The lovely Mariam (Janet Hovannesian) teaches at a school for the deaf. She’s tortured by an inexplicable, recurring event in which a bright light appears in her apartment and all the glass shatters. This scary scene, repeated several times with effective CGI work, appears to accompany TV newscasts about nuclear explosions, terrorist attacks, children involved in wars, and other cruel slices of reality.
She visits a shrink (Samvel Sargsyan), claiming the voices she hears and the light she sees are real. The analyst becomes so fascinated with his strange patient that he takes to spying on her. His own problems emerge in an unconvincing subplot.
Meanwhile Mariam decides to have a baby by artificial insemination, leading to a wild final scene that offers the story another puzzle in the place of closure.
One has the feeling a film lurks here somewhere. Young Hovannesian is particularly notable in a mature, measured performance. Yet the tantalizing elements surrounding Mariam, like her work as a sign-language interpreter on television, never reach the expected payoff.
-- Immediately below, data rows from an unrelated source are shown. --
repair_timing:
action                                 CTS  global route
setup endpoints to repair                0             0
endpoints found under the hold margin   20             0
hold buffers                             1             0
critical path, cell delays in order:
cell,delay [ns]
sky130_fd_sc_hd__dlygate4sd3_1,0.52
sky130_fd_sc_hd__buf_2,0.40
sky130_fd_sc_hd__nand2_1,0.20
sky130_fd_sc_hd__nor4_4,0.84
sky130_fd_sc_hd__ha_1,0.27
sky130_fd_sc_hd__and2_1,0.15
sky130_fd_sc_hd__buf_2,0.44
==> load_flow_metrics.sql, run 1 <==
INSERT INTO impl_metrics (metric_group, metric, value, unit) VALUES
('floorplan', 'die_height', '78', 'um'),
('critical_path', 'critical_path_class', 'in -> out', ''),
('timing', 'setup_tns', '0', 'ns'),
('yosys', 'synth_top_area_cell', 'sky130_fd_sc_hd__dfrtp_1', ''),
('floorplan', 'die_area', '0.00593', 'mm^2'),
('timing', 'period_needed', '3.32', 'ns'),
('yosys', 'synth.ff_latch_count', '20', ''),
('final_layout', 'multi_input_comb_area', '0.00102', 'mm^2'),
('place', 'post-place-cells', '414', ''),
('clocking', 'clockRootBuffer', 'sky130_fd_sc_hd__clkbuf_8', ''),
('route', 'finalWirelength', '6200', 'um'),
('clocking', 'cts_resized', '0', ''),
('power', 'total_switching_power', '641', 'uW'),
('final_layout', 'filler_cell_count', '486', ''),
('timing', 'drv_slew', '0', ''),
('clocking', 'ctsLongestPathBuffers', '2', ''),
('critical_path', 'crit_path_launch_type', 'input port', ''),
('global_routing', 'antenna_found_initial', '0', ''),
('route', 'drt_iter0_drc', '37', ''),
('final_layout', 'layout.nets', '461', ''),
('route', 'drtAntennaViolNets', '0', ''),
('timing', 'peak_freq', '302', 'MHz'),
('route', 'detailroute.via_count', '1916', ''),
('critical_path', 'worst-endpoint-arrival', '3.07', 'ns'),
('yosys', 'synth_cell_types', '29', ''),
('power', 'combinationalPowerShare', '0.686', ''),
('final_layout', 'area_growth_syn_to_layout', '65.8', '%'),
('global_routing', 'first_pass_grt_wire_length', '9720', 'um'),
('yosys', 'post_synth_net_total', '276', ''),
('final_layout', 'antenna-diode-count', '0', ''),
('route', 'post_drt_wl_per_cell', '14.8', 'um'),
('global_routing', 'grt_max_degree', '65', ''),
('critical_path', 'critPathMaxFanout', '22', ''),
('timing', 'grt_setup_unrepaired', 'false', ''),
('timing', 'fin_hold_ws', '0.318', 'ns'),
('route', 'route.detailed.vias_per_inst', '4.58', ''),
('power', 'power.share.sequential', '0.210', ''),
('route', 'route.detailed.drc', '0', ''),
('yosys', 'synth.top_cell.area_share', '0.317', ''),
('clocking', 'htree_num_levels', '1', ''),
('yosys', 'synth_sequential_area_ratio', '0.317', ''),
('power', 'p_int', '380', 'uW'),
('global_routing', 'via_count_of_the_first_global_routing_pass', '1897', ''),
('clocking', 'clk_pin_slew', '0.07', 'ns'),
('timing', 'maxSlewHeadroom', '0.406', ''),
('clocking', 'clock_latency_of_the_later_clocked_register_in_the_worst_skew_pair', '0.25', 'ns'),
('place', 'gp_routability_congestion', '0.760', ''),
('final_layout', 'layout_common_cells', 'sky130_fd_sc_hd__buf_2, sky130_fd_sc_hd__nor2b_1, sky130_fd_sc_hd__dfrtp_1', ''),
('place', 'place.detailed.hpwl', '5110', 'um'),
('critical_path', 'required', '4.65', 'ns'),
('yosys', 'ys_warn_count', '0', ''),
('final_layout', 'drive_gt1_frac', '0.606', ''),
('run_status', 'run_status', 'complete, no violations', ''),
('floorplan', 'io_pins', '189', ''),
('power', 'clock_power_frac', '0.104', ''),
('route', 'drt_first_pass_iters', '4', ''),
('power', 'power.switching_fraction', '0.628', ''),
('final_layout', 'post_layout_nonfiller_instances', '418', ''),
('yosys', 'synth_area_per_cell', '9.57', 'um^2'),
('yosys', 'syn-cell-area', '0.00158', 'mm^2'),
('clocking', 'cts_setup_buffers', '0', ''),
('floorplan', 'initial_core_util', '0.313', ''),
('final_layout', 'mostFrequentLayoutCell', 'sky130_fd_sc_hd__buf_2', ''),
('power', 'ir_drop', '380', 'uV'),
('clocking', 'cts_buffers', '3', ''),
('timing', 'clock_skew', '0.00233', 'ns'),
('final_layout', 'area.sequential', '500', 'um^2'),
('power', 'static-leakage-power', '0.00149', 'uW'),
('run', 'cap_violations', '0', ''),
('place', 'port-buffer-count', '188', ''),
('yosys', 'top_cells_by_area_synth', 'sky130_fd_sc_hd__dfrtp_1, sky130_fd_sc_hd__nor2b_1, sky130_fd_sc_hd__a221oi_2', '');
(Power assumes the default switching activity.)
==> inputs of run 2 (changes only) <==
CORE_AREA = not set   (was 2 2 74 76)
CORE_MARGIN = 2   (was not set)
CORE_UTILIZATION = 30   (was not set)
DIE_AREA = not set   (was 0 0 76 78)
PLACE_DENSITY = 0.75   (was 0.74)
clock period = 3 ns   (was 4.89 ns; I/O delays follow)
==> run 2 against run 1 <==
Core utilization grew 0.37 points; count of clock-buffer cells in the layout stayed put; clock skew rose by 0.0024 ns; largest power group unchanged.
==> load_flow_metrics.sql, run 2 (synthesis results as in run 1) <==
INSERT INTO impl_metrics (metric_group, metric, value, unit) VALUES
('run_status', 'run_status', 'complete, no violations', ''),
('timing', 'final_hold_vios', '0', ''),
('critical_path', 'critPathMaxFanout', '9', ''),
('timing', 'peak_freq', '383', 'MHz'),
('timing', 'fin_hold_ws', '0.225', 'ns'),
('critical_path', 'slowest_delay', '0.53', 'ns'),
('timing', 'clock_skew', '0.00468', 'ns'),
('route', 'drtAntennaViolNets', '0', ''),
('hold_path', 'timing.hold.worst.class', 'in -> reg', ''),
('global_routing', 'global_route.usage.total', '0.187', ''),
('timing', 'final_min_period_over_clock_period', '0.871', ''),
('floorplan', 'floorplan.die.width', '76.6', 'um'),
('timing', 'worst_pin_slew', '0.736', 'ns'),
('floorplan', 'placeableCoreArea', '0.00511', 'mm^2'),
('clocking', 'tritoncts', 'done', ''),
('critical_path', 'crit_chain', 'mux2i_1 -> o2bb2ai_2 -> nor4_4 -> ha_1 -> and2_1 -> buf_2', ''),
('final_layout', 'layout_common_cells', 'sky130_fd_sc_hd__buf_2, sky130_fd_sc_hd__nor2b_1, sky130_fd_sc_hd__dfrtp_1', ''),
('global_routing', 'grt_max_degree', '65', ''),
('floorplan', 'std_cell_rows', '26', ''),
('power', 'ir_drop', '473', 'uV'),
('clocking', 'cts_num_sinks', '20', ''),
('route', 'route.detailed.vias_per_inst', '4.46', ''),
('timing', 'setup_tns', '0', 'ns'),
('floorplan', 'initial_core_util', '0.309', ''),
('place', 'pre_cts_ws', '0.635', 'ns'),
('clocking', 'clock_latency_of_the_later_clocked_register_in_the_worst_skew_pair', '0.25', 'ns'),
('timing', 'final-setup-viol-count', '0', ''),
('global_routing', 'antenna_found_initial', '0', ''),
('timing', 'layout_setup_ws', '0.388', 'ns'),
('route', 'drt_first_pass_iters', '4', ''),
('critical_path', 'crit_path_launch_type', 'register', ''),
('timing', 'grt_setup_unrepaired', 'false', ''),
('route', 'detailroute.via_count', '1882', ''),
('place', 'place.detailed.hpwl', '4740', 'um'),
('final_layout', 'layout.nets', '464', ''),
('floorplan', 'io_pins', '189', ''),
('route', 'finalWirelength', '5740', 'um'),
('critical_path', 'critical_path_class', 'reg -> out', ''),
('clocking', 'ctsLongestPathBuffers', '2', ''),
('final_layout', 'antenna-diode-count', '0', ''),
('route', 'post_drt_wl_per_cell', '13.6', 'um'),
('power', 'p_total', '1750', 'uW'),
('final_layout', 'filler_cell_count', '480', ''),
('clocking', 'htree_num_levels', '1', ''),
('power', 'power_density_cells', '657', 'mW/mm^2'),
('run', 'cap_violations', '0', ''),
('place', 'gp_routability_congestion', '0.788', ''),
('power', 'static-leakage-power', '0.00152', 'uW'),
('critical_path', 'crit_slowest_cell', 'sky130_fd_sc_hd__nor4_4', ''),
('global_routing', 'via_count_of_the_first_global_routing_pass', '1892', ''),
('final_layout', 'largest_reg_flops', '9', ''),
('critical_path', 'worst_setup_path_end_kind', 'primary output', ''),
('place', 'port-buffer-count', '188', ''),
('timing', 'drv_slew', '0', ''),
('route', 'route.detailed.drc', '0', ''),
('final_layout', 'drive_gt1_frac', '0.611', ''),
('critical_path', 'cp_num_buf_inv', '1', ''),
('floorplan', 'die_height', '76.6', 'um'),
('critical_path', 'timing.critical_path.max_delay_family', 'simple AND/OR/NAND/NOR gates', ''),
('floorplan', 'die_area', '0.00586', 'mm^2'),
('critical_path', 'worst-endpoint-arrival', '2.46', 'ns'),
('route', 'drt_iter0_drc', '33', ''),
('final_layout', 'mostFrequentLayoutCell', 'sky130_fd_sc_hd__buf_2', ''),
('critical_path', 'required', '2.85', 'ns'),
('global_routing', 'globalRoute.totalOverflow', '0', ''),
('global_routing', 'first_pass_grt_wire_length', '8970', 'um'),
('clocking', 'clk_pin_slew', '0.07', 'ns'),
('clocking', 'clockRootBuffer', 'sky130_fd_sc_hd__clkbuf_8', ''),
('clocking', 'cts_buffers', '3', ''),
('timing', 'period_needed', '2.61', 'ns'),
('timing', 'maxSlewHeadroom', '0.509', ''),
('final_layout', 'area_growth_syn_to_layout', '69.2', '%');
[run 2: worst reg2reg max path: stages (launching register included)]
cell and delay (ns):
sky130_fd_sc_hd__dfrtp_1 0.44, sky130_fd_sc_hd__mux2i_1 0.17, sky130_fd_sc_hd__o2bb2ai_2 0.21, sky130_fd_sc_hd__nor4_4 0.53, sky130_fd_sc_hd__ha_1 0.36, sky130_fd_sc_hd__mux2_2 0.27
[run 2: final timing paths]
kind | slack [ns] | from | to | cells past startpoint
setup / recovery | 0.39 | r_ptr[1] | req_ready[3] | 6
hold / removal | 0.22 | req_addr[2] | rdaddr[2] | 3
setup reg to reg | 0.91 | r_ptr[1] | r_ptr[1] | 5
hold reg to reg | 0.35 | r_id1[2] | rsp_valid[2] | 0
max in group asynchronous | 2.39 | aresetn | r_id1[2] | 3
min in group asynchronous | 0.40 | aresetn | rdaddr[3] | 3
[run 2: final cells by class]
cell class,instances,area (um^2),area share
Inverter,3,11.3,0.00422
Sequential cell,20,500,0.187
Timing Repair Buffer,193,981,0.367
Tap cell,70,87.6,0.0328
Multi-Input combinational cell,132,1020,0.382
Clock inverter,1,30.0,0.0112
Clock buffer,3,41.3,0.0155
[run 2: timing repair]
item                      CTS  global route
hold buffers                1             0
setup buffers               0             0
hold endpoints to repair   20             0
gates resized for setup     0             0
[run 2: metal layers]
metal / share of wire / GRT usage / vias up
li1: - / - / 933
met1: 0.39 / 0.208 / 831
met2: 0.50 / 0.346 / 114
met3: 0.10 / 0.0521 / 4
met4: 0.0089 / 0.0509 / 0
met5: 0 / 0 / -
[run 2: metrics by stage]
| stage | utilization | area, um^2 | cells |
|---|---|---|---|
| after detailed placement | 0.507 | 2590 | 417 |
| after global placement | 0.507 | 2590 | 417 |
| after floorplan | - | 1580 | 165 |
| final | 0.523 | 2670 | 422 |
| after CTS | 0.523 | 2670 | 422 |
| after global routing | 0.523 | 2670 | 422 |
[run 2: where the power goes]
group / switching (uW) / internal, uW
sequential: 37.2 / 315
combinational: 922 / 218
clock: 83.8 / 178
**src/rtl/vga_timing_pkg.sv**
```systemverilog
// Shared timing defaults, FSM state type and counter-width helper for the
// parametrised VGA timing generator.
package vga_timing_pkg;

    localparam int unsigned DEF_H_ACTIVE = 640;
    localparam int unsigned DEF_H_FP     = 16;
    localparam int unsigned DEF_H_SYNC   = 96;
    localparam int unsigned DEF_H_BP     = 48;
    localparam int unsigned DEF_V_ACTIVE = 480;
    localparam int unsigned DEF_V_FP     = 10;
    localparam int unsigned DEF_V_SYNC   = 2;
    localparam int unsigned DEF_V_BP     = 33;

    typedef enum logic {
        WAIT_FILL = 1'b0,
        RUN       = 1'b1
    } vga_state_e;

    // A total of 1 still needs a one-bit counter.
    function automatic int unsigned cnt_w(input int unsigned total);
        return (total > 1) ? $clog2(total) : 1;
    endfunction

endpackage

```
**src/rtl/vga_sync_counter.sv**
```systemverilog
// Horizontal/vertical position counters with wrap detection and decode of
// the active area and the two sync windows.
module vga_sync_counter
    import vga_timing_pkg::*;
#(
    parameter int unsigned H_ACTIVE = DEF_H_ACTIVE,
    parameter int unsigned H_FP     = DEF_H_FP,
    parameter int unsigned H_SYNC   = DEF_H_SYNC,
    parameter int unsigned H_BP     = DEF_H_BP,
    parameter int unsigned V_ACTIVE = DEF_V_ACTIVE,
    parameter int unsigned V_FP     = DEF_V_FP,
    parameter int unsigned V_SYNC   = DEF_V_SYNC,
    parameter int unsigned V_BP     = DEF_V_BP
) (
    input  logic                                            clk,
    input  logic                                            rst_n,
    input  logic                                            run_i,
    output logic [cnt_w(H_ACTIVE+H_FP+H_SYNC+H_BP)-1:0]     h_cnt_o,
    output logic [cnt_w(V_ACTIVE+V_FP+V_SYNC+V_BP)-1:0]     v_cnt_o,
    output logic                                            active_o,
    output logic                                            h_win_o,
    output logic                                            v_win_o,
    output logic                                            frame_end_o
);

    localparam int unsigned H_TOTAL = H_ACTIVE + H_FP + H_SYNC + H_BP;
    localparam int unsigned V_TOTAL = V_ACTIVE + V_FP + V_SYNC + V_BP;
    localparam int unsigned H_W     = cnt_w(H_TOTAL);
    localparam int unsigned V_W     = cnt_w(V_TOTAL);

    logic [H_W-1:0] h_cnt_q, h_cnt_d;
    logic [V_W-1:0] v_cnt_q, v_cnt_d;
    logic           h_last, v_last;

    assign h_last = (32'(h_cnt_q) == H_TOTAL - 1);
    assign v_last = (32'(v_cnt_q) == V_TOTAL - 1);

    always_comb begin
        h_cnt_d = '0;
        v_cnt_d = '0;
        if (run_i) begin
            if (h_last) begin
                h_cnt_d = '0;
                v_cnt_d = v_last ? '0 : v_cnt_q + V_W'(1);
            end else begin
                h_cnt_d = h_cnt_q + H_W'(1);
                v_cnt_d = v_cnt_q;
            end
        end
    end

    always_ff @(posedge clk or negedge rst_n) begin
        if (!rst_n) begin
            h_cnt_q <= '0;
            v_cnt_q <= '0;
        end else begin
            h_cnt_q <= h_cnt_d;
            v_cnt_q <= v_cnt_d;
        end
    end

    assign h_cnt_o     = h_cnt_q;
    assign v_cnt_o     = v_cnt_q;
    assign active_o    = run_i && (32'(h_cnt_q) < H_ACTIVE) && (32'(v_cnt_q) < V_ACTIVE);
    // Windows are half-open: [ACTIVE+FP, ACTIVE+FP+SYNC).
    assign h_win_o     = run_i && (32'(h_cnt_q) >= H_ACTIVE + H_FP)
                               && (32'(h_cnt_q) <  H_ACTIVE + H_FP + H_SYNC);
    assign v_win_o     = run_i && (32'(v_cnt_q) >= V_ACTIVE + V_FP)
                               && (32'(v_cnt_q) <  V_ACTIVE + V_FP + V_SYNC);
    assign frame_end_o = run_i && h_last && v_last;

endmodule

```
**src/rtl/vga_timing_gen_param.sv**
```systemverilog
// Parametrised VGA timing generator: pulls pixels from a show-ahead FIFO and
// drives registered colour, syncs, blanking, coordinates and frame markers.
module vga_timing_gen_param
    import vga_timing_pkg::*;
#(
    parameter int unsigned COLOR_W        = 8,
    parameter int unsigned H_ACTIVE       = DEF_H_ACTIVE,
    parameter int unsigned H_FP           = DEF_H_FP,
    parameter int unsigned H_SYNC         = DEF_H_SYNC,
    parameter int unsigned H_BP           = DEF_H_BP,
    parameter int unsigned V_ACTIVE       = DEF_V_ACTIVE,
    parameter int unsigned V_FP           = DEF_V_FP,
    parameter int unsigned V_SYNC         = DEF_V_SYNC,
    parameter int unsigned V_BP           = DEF_V_BP,
    parameter logic        HSYNC_POL      = 1'b0,
    parameter logic        VSYNC_POL      = 1'b0,
    parameter int unsigned UNDERFLOW_MODE = 0
) (
    input  logic                                            clk,
    input  logic                                            rst,
    input  logic                                            fifo_empty,
    input  logic [3*COLOR_W-1:0]                            fifo_data,
    output logic                                            fifo_rreq,
    input  logic                                            clr_underflow,
    output logic [COLOR_W-1:0]                              red,
    output logic [COLOR_W-1:0]                              green,
    output logic [COLOR_W-1:0]                              blue,
    output logic                                            hsync,
    output logic                                            vsync,
    output logic                                            sync_n,
    output logic                                            blank_n,
    output logic [cnt_w(H_ACTIVE+H_FP+H_SYNC+H_BP)-1:0]     pixel_x,
    output logic [cnt_w(V_ACTIVE+V_FP+V_SYNC+V_BP)-1:0]     pixel_y,
    output logic                                            frame_start,
    output logic                                            underflow,
    output logic [15:0]                                     frame_count
);

    localparam int unsigned PX_W = cnt_w(H_ACTIVE + H_FP + H_SYNC + H_BP);
    localparam int unsigned PY_W = cnt_w(V_ACTIVE + V_FP + V_SYNC + V_BP);
    localparam int unsigned RGB_W = 3 * COLOR_W;

    vga_state_e state_q, state_d;

    logic [PX_W-1:0]  h_cnt;
    logic [PY_W-1:0]  v_cnt;
    logic             run, active, h_win, v_win, frame_end;

    logic [RGB_W-1:0] rgb_q, rgb_d;
    logic [RGB_W-1:0] hold_q, hold_d;
    logic             hsync_q, hsync_d;
    logic             vsync_q, vsync_d;
    logic             sync_n_q, sync_n_d;
    logic             blank_n_q, blank_n_d;
    logic [PX_W-1:0]  pixel_x_q, pixel_x_d;
    logic [PY_W-1:0]  pixel_y_q, pixel_y_d;
    logic             frame_start_q, frame_start_d;
    logic             underflow_q, underflow_d;
    logic [15:0]      frame_count_q, frame_count_d;

    assign run = (state_q == RUN);

    vga_sync_counter #(
        .H_ACTIVE (H_ACTIVE),
        .H_FP     (H_FP),
        .H_SYNC   (H_SYNC),
        .H_BP     (H_BP),
        .V_ACTIVE (V_ACTIVE),
        .V_FP     (V_FP),
        .V_SYNC   (V_SYNC),
        .V_BP     (V_BP)
    ) u_cnt (
        .clk         (clk),
        .rst_n       (rst),
        .run_i       (run),
        .h_cnt_o     (h_cnt),
        .v_cnt_o     (v_cnt),
        .active_o    (active),
        .h_win_o     (h_win),
        .v_win_o     (v_win),
        .frame_end_o (frame_end)
    );

    always_comb begin
        state_d = state_q;
        if (state_q == WAIT_FILL && !fifo_empty) begin
            state_d = RUN;
        end
    end

    assign fifo_rreq = active && !fifo_empty;

    always_comb begin
        rgb_d         = '0;
        hold_d        = hold_q;
        underflow_d   = underflow_q;
        if (active && !fifo_empty) begin
            rgb_d  = fifo_data;
            hold_d = fifo_data;
        end else if (active) begin
            rgb_d = (UNDERFLOW_MODE != 0) ? hold_q : '0;
        end
        // A new underflow wins over a clear in the same cycle.
        if (active && fifo_empty) begin
            underflow_d = 1'b1;
        end else if (clr_underflow) begin
            underflow_d = 1'b0;
        end

        hsync_d       = h_win ? HSYNC_POL : ~HSYNC_POL;
        vsync_d       = v_win ? VSYNC_POL : ~VSYNC_POL;
        sync_n_d      = hsync_d ^ vsync_d;
        blank_n_d     = active;
        pixel_x_d     = h_cnt;
        pixel_y_d     = v_cnt;
        frame_start_d = run && (h_cnt == '0) && (v_cnt == '0);
        frame_count_d = frame_end ? frame_count_q + 16'd1 : frame_count_q;
    end

    always_ff @(posedge clk or negedge rst) begin
        if (!rst) begin
            state_q       <= WAIT_FILL;
            rgb_q         <= '0;
            hold_q        <= '0;
            hsync_q       <= ~HSYNC_POL;
            vsync_q       <= ~VSYNC_POL;
            sync_n_q      <= (~HSYNC_POL) ^ (~VSYNC_POL);
            blank_n_q     <= 1'b0;
            pixel_x_q     <= '0;
            pixel_y_q     <= '0;
            frame_start_q <= 1'b0;
            underflow_q   <= 1'b0;
            frame_count_q <= '0;
        end else begin
            state_q       <= state_d;
            rgb_q         <= rgb_d;
            hold_q        <= hold_d;
            hsync_q       <= hsync_d;
            vsync_q       <= vsync_d;
            sync_n_q      <= sync_n_d;
            blank_n_q     <= blank_n_d;
            pixel_x_q     <= pixel_x_d;
            pixel_y_q     <= pixel_y_d;
            frame_start_q <= frame_start_d;
            underflow_q   <= underflow_d;
            frame_count_q <= frame_count_d;
        end
    end

    assign red         = rgb_q[RGB_W-1 -: COLOR_W];
    assign green       = rgb_q[2*COLOR_W-1 -: COLOR_W];
    assign blue        = rgb_q[COLOR_W-1:0];
    assign hsync       = hsync_q;
    assign vsync       = vsync_q;
    assign sync_n      = sync_n_q;
    assign blank_n     = blank_n_q;
    assign pixel_x     = pixel_x_q;
    assign pixel_y     = pixel_y_q;
    assign frame_start = frame_start_q;
    assign underflow   = underflow_q;
    assign frame_count = frame_count_q;

endmodule
```
[src/rtl/regfile_write_buffer.sv]
// Register-file write front end: merges pipeline writeback (port A) with a
// buffered mul/div result stream (port B), cancels overtaken writes, and forwards pending data.
module regfile_write_buffer #(
    parameter int DEPTH = 4,
    parameter int AW    = 5,
    parameter int DW    = 32
) (
    input  logic                     clk,
    input  logic                     reset,
    input  logic                     i_a_valid,
    input  logic [AW-1:0]            i_a_addr,
    input  logic [DW-1:0]            i_a_data,
    input  logic                     i_b_valid,
    output logic                     o_b_ready,
    input  logic [AW-1:0]            i_b_addr,
    input  logic [DW-1:0]            i_b_data,
    output logic                     o_we3,
    output logic [AW-1:0]            o_wa3,
    output logic [DW-1:0]            o_wd3,
    input  logic [AW-1:0]            i_fa1,
    input  logic [AW-1:0]            i_fa2,
    output logic                     o_fhit1,
    output logic                     o_fhit2,
    output logic [DW-1:0]            o_fdat1,
    output logic [DW-1:0]            o_fdat2,
    output logic [$clog2(DEPTH):0]   o_count
);

    localparam int PW = $clog2(DEPTH);
    localparam int CW = PW + 1;

    logic [PW-1:0]  r_head;
    logic [PW-1:0]  r_tail;
    logic [CW-1:0]  r_count;
    logic [DEPTH-1:0] r_valid;
    logic [AW-1:0]  r_addr [DEPTH];
    logic [DW-1:0]  r_data [DEPTH];

    logic           r_we3;
    logic [AW-1:0]  r_wa3;
    logic [DW-1:0]  r_wd3;

    logic           w_b_ready;
    logic           w_a_wr;
    logic           w_push;
    logic           w_pop;
    logic [DW:0]    w_look1;
    logic [DW:0]    w_look2;

    assign w_b_ready = (r_count < CW'(DEPTH));
    assign w_a_wr    = i_a_valid && (i_a_addr != '0);
    // Writes to r0 complete the handshake but never occupy a slot.
    assign w_push    = i_b_valid && w_b_ready && (i_b_addr != '0);
    assign w_pop     = !i_a_valid && (r_count != '0);

    always_ff @(posedge clk) begin
        if (reset) begin
            r_head  <= '0;
            r_tail  <= '0;
            r_count <= '0;
            r_valid <= '0;
        end else begin
            for (int i = 0; i < DEPTH; i++) begin
                if (w_a_wr && r_valid[i] && (r_addr[i] == i_a_addr)) begin
                    r_valid[i] <= 1'b0;
                end
            end
            if (w_pop) begin
                r_valid[r_head] <= 1'b0;
                r_head          <= r_head + PW'(1);
            end
            // A same-cycle A write to the same register is younger, so the entry is born dead.
            if (w_push) begin
                r_valid[r_tail] <= !(w_a_wr && (i_b_addr == i_a_addr));
                r_addr[r_tail]  <= i_b_addr;
                r_data[r_tail]  <= i_b_data;
                r_tail          <= r_tail + PW'(1);
            end
            r_count <= r_count + CW'(w_push) - CW'(w_pop);
        end
    end

    always_ff @(posedge clk) begin
        if (reset) begin
            r_we3 <= 1'b0;
            r_wa3 <= '0;
            r_wd3 <= '0;
        end else if (i_a_valid) begin
            r_we3 <= w_a_wr;
            if (w_a_wr) begin
                r_wa3 <= i_a_addr;
                r_wd3 <= i_a_data;
            end
        end else if (w_pop) begin
            r_we3 <= r_valid[r_head];
            if (r_valid[r_head]) begin
                r_wa3 <= r_addr[r_head];
                r_wd3 <= r_data[r_head];
            end
        end else begin
            r_we3 <= 1'b0;
        end
    end

    // Oldest-to-youngest scan so the youngest matching entry is the last to overwrite.
    function automatic logic [DW:0] lookup(input logic [AW-1:0] f);
        logic          hit;
        logic [DW-1:0] dat;
        logic [PW-1:0] idx;
        hit = 1'b0;
        dat = '0;
        if (f != '0) begin
            for (int k = 0; k < DEPTH; k++) begin
                idx = r_head + PW'(k);
                if ((CW'(k) < r_count) && r_valid[idx] && (r_addr[idx] == f)) begin
                    hit = 1'b1;
                    dat = r_data[idx];
                end
            end
            if (!hit && r_we3 && (r_wa3 == f)) begin
                hit = 1'b1;
                dat = r_wd3;
            end
        end
        return {hit, dat};
    endfunction

    always_comb begin
        w_look1 = lookup(i_fa1);
        w_look2 = lookup(i_fa2);
    end

    assign o_b_ready = w_b_ready;
    assign o_we3     = r_we3;
    assign o_wa3     = r_wa3;
    assign o_wd3     = r_wd3;
    assign o_fhit1   = w_look1[DW];
    assign o_fdat1   = w_look1[DW-1:0];
    assign o_fhit2   = w_look2[DW];
    assign o_fdat2   = w_look2[DW-1:0];
    assign o_count   = r_count;

endmodule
Baghdasaryan (“Black Wall,” “Games”) clearly has a feeling for eerie tone, while his slow-paced, introspective editing is capable of startling cuts, like the one from a turgid philosophical debate to a sexy, over-the-top tango sequence. Lenser Vahagn Ter-Hakobyan works with a restricted palette of dull gray colors to bring out the weirdness of the everyday. Ara Torosyan’s thriller score is suitably subtle.